*** Block opens ***
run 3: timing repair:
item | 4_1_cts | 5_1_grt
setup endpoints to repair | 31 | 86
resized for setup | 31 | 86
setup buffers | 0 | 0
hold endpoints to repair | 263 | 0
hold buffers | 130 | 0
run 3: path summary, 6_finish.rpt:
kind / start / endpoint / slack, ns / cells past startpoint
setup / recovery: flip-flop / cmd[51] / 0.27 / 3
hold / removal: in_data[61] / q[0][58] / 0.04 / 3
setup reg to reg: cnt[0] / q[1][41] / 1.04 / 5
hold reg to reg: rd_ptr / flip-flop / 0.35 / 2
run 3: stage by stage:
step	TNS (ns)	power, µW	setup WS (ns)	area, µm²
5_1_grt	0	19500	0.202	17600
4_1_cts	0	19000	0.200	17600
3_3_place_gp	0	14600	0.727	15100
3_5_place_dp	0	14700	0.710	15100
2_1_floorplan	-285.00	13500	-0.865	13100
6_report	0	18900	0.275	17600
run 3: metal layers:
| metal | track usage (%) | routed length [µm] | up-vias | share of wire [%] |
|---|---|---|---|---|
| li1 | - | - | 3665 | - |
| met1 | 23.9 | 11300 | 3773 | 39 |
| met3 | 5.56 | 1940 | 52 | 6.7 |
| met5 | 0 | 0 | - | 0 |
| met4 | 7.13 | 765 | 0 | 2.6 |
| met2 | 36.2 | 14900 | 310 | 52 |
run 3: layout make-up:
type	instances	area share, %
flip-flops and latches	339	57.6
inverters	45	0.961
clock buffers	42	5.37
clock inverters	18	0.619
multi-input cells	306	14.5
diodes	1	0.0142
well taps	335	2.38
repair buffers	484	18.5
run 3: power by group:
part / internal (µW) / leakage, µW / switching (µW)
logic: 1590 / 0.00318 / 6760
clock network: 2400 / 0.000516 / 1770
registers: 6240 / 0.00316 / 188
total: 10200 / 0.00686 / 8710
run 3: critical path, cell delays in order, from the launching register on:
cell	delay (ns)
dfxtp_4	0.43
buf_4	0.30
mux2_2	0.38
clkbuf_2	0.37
### src/hdl/fqr_pkg.sv
// Shared types and codes for the process identifier queue with remove-by-key.
package fqr_pkg;

  // Fixed field widths of the request and result payloads.
  localparam int ID_W  = 16;
  localparam int OCC_W = 5;

  // Operation codes.
  localparam logic [1:0] OP_ENQUEUE = 2'd0;
  localparam logic [1:0] OP_DEQUEUE = 2'd1;
  localparam logic [1:0] OP_REMOVE  = 2'd2;

  // Result status codes.
  localparam logic [1:0] ST_DONE = 2'd0;
  localparam logic [1:0] ST_MISS = 2'd1;
  localparam logic [1:0] ST_FULL = 2'd2;

  typedef struct packed {
    logic [1:0]      op;
    logic [ID_W-1:0] process_id;
  } fqr_in_t;

  typedef struct packed {
    logic [ID_W-1:0]  out_id;
    logic [1:0]       status;
    logic             queue_empty;
    logic [OCC_W-1:0] occupancy;
  } fqr_out_t;

  typedef enum logic [2:0] {
    S_IDLE,
    S_EXEC,
    S_DEQ,
    S_SCAN,
    S_RESULT
  } fqr_state_t;

endpackage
*** Block closes ***
EXERCISE OBJECTIVE
Within the data above, the lines from the one with "hold reg to" to the one with "run 3: metal" must be repeated exactly; no other line belongs in the answer.

FINISHED EXERCISE
hold reg to reg: rd_ptr / flip-flop / 0.35 / 2
run 3: stage by stage:
step	TNS (ns)	power, µW	setup WS (ns)	area, µm²
5_1_grt	0	19500	0.202	17600
4_1_cts	0	19000	0.200	17600
3_3_place_gp	0	14600	0.727	15100
3_5_place_dp	0	14700	0.710	15100
2_1_floorplan	-285.00	13500	-0.865	13100
6_report	0	18900	0.275	17600
run 3: metal layers:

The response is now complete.